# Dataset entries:

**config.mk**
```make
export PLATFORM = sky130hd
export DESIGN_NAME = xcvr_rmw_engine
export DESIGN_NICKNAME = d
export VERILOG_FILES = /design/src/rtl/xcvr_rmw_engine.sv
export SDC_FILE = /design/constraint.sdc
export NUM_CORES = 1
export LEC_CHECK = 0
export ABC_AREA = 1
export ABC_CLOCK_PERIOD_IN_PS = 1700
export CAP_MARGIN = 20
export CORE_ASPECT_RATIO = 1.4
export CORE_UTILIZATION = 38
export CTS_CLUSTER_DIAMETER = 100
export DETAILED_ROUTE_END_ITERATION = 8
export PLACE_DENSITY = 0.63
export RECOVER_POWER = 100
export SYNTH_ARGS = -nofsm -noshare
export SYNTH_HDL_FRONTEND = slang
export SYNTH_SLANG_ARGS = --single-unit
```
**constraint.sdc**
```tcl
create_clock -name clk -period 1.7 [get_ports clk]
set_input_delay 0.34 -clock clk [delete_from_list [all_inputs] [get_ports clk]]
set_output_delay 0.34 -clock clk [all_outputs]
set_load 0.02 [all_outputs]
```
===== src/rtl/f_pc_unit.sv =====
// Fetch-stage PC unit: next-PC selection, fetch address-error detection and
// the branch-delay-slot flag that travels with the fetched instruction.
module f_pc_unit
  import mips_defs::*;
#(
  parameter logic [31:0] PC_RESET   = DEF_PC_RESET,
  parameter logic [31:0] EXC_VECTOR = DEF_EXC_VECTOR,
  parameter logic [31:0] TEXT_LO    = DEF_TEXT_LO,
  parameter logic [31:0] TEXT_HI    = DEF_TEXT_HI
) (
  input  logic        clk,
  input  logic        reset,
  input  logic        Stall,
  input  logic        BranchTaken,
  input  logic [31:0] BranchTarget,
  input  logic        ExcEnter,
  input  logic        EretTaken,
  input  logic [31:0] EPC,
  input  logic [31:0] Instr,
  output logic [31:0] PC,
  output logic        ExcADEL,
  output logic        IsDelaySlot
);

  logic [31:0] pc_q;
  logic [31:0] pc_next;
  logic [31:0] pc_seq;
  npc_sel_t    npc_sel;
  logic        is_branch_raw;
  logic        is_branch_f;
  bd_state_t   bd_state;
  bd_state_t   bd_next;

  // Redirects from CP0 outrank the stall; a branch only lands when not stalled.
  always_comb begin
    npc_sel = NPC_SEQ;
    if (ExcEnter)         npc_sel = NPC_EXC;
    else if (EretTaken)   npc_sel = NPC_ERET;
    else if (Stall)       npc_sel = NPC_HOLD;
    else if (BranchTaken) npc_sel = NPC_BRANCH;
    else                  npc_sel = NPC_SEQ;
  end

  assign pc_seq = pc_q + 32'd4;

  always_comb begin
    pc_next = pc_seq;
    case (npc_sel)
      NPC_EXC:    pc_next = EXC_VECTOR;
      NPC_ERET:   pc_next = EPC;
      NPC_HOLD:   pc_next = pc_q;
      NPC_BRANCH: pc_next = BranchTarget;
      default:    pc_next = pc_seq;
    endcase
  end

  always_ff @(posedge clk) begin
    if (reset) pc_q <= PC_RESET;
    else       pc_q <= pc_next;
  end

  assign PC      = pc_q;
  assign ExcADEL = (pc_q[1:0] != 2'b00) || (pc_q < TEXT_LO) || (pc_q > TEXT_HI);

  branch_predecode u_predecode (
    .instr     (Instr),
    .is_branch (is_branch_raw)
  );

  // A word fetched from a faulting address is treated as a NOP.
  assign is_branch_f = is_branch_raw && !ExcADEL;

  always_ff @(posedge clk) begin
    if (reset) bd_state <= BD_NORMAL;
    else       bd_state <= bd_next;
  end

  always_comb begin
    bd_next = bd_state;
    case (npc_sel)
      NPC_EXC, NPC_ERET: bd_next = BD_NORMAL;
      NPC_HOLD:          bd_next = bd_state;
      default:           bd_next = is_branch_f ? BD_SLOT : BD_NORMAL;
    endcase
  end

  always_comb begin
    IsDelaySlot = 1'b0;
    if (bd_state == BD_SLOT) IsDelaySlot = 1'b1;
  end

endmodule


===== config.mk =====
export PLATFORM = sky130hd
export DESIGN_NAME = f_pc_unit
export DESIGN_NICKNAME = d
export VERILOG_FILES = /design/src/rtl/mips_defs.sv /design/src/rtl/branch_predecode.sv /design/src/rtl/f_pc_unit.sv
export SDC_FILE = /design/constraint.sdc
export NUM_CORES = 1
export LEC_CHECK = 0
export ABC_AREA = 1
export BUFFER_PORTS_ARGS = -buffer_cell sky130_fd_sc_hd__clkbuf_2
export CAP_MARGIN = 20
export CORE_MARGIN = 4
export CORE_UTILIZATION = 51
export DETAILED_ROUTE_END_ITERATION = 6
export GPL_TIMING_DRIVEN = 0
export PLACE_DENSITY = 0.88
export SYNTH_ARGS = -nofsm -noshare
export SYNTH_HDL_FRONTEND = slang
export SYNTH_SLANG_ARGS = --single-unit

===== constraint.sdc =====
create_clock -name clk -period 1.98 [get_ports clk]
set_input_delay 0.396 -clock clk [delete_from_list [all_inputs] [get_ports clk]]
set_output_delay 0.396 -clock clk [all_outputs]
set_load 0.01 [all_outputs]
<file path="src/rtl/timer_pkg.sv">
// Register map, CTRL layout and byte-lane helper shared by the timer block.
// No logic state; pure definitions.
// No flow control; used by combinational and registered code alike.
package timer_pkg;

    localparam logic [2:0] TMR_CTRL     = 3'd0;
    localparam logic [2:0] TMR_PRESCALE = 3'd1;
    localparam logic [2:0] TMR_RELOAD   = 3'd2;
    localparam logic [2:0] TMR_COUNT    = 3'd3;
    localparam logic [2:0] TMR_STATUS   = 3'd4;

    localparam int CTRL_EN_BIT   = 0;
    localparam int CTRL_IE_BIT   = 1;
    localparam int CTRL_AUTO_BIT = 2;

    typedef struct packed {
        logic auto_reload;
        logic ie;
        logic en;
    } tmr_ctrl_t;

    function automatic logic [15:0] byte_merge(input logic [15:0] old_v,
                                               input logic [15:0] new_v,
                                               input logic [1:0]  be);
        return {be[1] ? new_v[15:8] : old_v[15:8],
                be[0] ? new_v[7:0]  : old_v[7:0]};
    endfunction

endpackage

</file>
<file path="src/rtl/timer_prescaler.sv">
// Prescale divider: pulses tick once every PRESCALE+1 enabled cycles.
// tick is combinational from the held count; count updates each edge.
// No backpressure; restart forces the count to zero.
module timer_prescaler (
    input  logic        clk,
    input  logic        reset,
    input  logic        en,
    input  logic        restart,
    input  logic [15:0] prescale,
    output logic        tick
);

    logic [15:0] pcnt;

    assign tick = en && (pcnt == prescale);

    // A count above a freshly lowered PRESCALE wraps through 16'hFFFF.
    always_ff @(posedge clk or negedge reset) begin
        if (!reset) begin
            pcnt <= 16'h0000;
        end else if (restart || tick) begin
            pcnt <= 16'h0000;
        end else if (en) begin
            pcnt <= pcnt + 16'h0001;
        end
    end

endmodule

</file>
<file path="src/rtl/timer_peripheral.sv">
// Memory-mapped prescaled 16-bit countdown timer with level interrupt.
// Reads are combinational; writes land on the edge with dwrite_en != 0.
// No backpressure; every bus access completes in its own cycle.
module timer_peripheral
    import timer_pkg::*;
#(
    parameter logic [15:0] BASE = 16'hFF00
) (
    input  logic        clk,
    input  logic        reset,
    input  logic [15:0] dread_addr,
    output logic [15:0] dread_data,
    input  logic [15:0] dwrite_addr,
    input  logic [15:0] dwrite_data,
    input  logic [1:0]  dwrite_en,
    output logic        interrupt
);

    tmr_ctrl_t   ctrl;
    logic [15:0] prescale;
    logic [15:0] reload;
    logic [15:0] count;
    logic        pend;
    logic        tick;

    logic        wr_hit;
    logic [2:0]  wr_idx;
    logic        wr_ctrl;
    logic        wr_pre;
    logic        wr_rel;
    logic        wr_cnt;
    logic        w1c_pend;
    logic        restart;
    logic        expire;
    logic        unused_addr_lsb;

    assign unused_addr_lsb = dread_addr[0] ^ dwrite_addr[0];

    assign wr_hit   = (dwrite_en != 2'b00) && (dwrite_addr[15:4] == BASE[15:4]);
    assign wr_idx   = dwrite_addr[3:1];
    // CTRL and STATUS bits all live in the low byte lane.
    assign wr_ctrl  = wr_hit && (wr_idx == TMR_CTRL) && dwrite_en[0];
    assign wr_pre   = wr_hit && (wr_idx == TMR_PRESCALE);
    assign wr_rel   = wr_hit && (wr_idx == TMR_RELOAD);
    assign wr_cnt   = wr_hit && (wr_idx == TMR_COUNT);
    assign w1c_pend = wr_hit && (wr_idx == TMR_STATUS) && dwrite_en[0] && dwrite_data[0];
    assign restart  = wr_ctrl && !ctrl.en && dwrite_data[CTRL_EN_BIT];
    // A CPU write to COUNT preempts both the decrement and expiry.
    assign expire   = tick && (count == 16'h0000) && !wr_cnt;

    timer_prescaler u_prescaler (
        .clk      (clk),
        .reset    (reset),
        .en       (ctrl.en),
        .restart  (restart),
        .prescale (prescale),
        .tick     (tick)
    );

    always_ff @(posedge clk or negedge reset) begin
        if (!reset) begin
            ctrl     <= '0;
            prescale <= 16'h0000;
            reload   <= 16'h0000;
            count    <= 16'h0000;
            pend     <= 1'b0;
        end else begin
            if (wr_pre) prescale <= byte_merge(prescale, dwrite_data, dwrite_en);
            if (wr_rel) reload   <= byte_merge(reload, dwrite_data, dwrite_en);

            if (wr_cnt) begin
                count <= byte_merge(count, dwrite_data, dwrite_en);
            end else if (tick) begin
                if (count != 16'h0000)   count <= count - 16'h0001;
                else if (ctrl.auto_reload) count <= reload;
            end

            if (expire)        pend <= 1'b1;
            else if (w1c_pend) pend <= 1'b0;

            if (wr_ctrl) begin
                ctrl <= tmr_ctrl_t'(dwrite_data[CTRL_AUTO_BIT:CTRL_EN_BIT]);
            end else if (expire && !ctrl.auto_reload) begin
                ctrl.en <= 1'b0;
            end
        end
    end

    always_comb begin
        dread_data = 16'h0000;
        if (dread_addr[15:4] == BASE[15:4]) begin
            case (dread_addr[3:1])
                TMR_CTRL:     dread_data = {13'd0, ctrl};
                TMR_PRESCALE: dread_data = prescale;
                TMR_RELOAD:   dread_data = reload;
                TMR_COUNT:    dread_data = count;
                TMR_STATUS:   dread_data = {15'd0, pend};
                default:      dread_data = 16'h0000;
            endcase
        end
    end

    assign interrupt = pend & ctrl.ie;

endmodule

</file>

# Exercise brief:
Copy, character for character, the lines from the line that holds "if (wr_ctrl) begin" through the final line of the records above.

# Task answer:
            if (wr_ctrl) begin
                ctrl <= tmr_ctrl_t'(dwrite_data[CTRL_AUTO_BIT:CTRL_EN_BIT]);
            end else if (expire && !ctrl.auto_reload) begin
                ctrl.en <= 1'b0;
            end
        end
    end

    always_comb begin
        dread_data = 16'h0000;
        if (dread_addr[15:4] == BASE[15:4]) begin
            case (dread_addr[3:1])
                TMR_CTRL:     dread_data = {13'd0, ctrl};
                TMR_PRESCALE: dread_data = prescale;
                TMR_RELOAD:   dread_data = reload;
                TMR_COUNT:    dread_data = count;
                TMR_STATUS:   dread_data = {15'd0, pend};
                default:      dread_data = 16'h0000;
            endcase
        end
    end

    assign interrupt = pend & ctrl.ie;

endmodule

</file>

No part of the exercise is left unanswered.